また、足首の固定用にストラップが付いているハイカットタイプや、吸汗のためにタオル生地などでライナーが作られているタイプもあり、種類が豊富なことも特徴です。

スニーカーが生まれたのはいつ?

19世紀後半にゴムの弾力化技術が確立され、同時にゴムと他素材の接着法も確立されたことにより、スニーカーの原型ともいえるスポーツ用のゴム底運動靴が開発されました。

その後、ゴム関連の技術が次第に広まり、1930年までには、現在でも名の知られている多くのスニーカーブランドが出揃います。

1970年代の後半に、NBA人気の影響を受け、スニーカーブランド各社が大々的にバスケットスニーカーを開発したことで、アメリカの街はスニーカー一色となります。

さらに、1980年代にナイキが発売した『エア・ジョーダン』が爆発的なヒットを記録し、1990年代に入ると日本でもハイテクスニーカーブームが到来しました。

その後、ローテクやスケートボードブランドなどの流行を経て現在に至っています。

スニーカーの種類を知ろう

一つのスニーカーでも、分け方によりいくつかの種類があります。主な種類について理解を深めましょう。

カットの形状による違い

スニーカーの種類は、履き口の高さにより、『ローカット』『ミッドカット』『ハイカット』の3種類に分けられます。

  • ローカット:くるぶしの下付近に履き口がある、最もオーソドックスなタイプです。軽快な履き心地が特徴で、多くのスポーツに利用されています。
  • ミッドカット:くるぶし付近を覆うような高さに履き口があるタイプです。ローカットの軽快さとハイカットのホールド感を併せ持ち、バスケットボールによく利用されます。
  • ハイカット:くるぶしより高い位置に履き口があるタイプです。主に激しい動きから足首を守る目的で開発され、レスリングなどで利用されています。

ハイカットタイプの中には、ボリューム感を出せるデザインもあり、インパクトのあるファッションアイテムとしても使われています。

ホールド部分の種類

スニーカーのアッパー部分には、紐を通す『羽根』が付けられたホールド部分があります。ホールド部分にもさまざまな形状があり、いくつかの種類に分けられます。

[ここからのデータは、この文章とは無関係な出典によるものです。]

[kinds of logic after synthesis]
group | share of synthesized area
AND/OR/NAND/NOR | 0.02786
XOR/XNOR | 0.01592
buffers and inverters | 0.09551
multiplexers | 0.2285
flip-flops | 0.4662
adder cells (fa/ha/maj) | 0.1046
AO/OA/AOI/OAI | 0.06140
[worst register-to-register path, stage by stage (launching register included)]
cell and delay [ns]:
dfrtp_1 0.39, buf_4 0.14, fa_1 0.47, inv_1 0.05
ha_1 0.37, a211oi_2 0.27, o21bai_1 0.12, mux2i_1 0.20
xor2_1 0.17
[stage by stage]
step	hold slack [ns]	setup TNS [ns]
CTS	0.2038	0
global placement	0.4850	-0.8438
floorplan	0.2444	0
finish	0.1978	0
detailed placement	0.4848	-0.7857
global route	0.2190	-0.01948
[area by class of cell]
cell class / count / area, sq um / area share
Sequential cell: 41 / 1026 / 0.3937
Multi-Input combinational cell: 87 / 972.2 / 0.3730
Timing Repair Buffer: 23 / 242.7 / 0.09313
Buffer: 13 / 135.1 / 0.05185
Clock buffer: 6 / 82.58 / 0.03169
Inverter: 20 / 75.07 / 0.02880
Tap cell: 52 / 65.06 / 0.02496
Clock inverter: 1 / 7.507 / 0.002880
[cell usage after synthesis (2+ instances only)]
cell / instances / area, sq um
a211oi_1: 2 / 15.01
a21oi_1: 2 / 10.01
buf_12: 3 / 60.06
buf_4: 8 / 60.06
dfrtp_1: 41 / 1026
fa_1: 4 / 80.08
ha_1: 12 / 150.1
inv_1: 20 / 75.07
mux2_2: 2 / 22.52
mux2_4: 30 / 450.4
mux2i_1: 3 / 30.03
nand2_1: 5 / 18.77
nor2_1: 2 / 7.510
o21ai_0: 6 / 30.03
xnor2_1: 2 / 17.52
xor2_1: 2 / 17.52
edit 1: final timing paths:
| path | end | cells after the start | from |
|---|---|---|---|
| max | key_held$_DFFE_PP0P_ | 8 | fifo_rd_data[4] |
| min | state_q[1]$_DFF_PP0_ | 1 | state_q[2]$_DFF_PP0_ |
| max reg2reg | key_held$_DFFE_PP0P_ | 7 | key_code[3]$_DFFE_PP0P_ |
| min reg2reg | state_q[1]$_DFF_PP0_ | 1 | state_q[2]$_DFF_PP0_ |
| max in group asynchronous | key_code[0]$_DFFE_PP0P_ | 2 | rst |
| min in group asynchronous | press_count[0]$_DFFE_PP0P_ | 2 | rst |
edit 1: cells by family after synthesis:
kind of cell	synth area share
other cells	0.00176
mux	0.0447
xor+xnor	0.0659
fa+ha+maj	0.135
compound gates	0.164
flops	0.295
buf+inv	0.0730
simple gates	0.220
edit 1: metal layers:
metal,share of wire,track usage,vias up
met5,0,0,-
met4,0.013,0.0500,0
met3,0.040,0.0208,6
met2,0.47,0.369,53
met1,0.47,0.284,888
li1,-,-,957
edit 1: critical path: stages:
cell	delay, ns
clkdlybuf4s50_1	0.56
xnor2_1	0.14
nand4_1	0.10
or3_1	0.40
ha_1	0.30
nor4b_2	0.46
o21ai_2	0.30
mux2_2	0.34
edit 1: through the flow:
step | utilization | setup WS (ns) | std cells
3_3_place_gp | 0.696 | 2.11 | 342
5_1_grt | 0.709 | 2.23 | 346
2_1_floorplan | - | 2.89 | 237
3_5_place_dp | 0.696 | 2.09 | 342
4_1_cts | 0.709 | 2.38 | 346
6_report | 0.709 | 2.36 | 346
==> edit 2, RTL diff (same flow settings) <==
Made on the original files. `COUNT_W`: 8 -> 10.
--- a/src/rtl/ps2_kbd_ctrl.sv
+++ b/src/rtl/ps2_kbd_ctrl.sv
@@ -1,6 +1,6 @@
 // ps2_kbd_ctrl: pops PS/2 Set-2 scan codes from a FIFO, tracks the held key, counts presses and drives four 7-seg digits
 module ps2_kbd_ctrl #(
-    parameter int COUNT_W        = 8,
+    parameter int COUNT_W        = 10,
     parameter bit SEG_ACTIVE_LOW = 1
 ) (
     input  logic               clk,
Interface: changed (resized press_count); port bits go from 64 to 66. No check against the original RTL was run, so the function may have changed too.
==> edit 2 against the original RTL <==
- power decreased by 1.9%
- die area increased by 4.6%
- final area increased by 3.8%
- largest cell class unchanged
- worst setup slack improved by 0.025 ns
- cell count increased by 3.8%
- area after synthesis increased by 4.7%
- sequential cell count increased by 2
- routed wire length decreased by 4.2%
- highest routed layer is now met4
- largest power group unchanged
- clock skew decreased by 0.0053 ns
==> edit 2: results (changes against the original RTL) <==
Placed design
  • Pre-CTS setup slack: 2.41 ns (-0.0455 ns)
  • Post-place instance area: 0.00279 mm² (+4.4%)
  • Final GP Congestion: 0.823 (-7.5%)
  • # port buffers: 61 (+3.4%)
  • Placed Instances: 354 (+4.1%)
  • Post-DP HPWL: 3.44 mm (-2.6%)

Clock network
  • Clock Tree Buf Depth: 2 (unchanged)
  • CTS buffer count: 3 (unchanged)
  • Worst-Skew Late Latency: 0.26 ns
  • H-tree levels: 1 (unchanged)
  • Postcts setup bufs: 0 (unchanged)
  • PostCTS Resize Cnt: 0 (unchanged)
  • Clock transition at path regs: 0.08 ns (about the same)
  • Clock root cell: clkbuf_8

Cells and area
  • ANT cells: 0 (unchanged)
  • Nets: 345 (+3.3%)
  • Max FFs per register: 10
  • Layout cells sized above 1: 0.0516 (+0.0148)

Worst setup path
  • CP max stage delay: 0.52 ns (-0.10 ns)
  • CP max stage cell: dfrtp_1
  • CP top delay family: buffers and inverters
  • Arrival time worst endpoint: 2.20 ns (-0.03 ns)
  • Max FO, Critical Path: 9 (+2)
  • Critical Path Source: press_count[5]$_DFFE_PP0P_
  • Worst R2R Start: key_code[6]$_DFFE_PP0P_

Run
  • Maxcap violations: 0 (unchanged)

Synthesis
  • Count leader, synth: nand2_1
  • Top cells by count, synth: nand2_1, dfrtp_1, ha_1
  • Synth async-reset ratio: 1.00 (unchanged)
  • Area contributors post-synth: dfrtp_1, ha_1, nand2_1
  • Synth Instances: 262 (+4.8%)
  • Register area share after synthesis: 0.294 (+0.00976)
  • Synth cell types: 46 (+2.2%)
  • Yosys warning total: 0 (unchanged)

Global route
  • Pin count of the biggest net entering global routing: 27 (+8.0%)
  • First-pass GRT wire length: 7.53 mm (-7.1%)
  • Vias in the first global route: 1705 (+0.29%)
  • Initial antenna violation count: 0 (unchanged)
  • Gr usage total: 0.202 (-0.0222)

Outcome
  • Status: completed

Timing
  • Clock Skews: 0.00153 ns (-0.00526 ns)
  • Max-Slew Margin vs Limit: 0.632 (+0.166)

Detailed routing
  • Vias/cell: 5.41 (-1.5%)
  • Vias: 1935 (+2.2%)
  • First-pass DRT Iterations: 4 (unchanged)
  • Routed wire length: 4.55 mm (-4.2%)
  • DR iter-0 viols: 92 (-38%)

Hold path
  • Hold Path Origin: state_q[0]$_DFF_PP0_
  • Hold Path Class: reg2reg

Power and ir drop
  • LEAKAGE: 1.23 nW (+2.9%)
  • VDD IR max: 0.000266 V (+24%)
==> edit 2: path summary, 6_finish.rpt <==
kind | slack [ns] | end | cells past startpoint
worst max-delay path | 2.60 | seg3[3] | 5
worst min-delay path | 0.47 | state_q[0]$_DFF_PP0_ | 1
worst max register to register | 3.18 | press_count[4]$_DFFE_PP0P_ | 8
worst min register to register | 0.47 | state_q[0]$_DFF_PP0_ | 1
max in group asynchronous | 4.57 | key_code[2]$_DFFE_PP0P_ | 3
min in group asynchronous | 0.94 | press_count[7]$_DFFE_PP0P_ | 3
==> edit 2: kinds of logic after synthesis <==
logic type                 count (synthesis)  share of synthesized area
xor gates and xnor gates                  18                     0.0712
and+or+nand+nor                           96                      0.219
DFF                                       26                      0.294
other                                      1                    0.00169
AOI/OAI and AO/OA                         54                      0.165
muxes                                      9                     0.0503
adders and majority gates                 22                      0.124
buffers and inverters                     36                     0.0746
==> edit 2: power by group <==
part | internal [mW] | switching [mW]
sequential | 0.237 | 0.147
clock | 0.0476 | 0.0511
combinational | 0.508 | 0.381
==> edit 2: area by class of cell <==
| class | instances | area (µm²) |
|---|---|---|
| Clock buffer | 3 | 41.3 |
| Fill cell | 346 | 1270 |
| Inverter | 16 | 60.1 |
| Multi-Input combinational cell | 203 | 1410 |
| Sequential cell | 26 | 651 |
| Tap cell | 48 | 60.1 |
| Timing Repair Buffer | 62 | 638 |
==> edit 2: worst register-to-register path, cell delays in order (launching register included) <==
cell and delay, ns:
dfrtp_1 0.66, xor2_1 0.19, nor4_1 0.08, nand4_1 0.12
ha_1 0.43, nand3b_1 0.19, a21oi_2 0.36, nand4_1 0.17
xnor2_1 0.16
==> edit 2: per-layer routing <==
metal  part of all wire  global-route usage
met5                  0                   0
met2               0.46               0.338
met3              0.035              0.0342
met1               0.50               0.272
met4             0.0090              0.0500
--- config.mk ---
export PLATFORM = sky130hd
export DESIGN_NAME = muldiv_unit
export DESIGN_NICKNAME = d
export VERILOG_FILES = /design/src/rtl/muldiv_unit_pkg.sv /design/src/rtl/muldiv_unit_sign_fix.sv /design/src/rtl/muldiv_unit.sv
export SDC_FILE = /design/constraint.sdc
export NUM_CORES = 1
export LEC_CHECK = 0
export ABC_CLOCK_PERIOD_IN_PS = 11300
export CORE_ASPECT_RATIO = 1.4
export CORE_MARGIN = 1
export CORE_UTILIZATION = 30
export CTS_BUF_LIST = sky130_fd_sc_hd__clkbuf_8
export DETAILED_ROUTE_END_ITERATION = 16
export GPL_TIMING_DRIVEN = 0
export PLACE_DENSITY_LB_ADDON = 0.05
export SYNTH_ARGS = -nofsm -noshare
export SYNTH_HDL_FRONTEND = slang
export SYNTH_SLANG_ARGS = --single-unit
--- constraint.sdc ---
create_clock -name clk -period 11.3 [get_ports clk]
set_clock_uncertainty 0.2 [all_clocks]
set_input_delay 2.26 -clock clk [delete_from_list [all_inputs] [get_ports clk]]
set_output_delay 2.26 -clock clk [all_outputs]
set_load 0.05 [all_outputs]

  • 内羽根式:ホールド部分がアッパーに潜り込んでいるタイプです。シンプルで落ち着いた印象を与えるデザインといえます。
  • 外羽根式:ホールド部分がアッパーの外側に出ているタイプです。足にフィットしやすく、ウォーキングやスポーツに向いています。
  • スリッポン:アッパーにホールド部分がなく、ゴム布でフィット感をもたせたタイプです。履きやすさや軽さが魅力で、春夏の定番スニーカーとして人気を集めています。

ほかにも、面ファスナータイプ・モックタイプ・サイドレースタイプなどがあります。

ローテクスニーカーとハイテクスニーカー

スニーカーは、技術(テクノロジー)の搭載具合により、『ローテク』と『ハイテク』に分類することもできます。

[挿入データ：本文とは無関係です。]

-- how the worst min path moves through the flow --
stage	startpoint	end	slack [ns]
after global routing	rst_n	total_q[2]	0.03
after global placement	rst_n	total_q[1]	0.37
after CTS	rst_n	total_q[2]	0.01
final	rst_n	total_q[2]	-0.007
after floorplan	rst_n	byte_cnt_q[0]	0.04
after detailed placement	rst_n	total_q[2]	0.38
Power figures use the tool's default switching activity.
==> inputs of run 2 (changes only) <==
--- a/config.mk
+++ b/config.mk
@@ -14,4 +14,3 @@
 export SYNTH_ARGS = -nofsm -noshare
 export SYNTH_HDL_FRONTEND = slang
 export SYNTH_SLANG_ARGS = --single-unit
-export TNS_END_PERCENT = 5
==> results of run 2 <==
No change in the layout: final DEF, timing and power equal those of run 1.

ローテクは、レザーや綿などの素材と糸のみで作られた、主張が少ないシンプルなデザインが特徴的です。

幅広いジャンルのファッションと相性が良い上に、流行に影響されにくいため、長く好まれる製品も多く存在します。

ハイテクは、ソール部分にエアを入れクッション性を高くするなど、技術の導入により優れた機能性を発揮できるタイプです。

個性的なデザインであることが多く、シンプルな着こなしの中にアクセントを加えられるアイテムとしても支持されています。

スニーカーのサイズを合わせるポイント

サイズの合わないスニーカーは、足を痛めたり、疲れやすくなったりする原因になります。また、足が変形したり、歩き方がおかしくなったりする可能性もあるでしょう。

自分に合ったサイズのスニーカーを選ぶために、気をつけるべきポイントを解説します。

必ず試着するようにする

スニーカーは、ブランドや種類により、同じサイズでも履き心地が大きく異なる場合があります。

表記サイズはあくまでも大きさの目安と認識し、購入前に必ず試着するようにしましょう。サイズ以外に、履いてみて初めて気づくこともあります。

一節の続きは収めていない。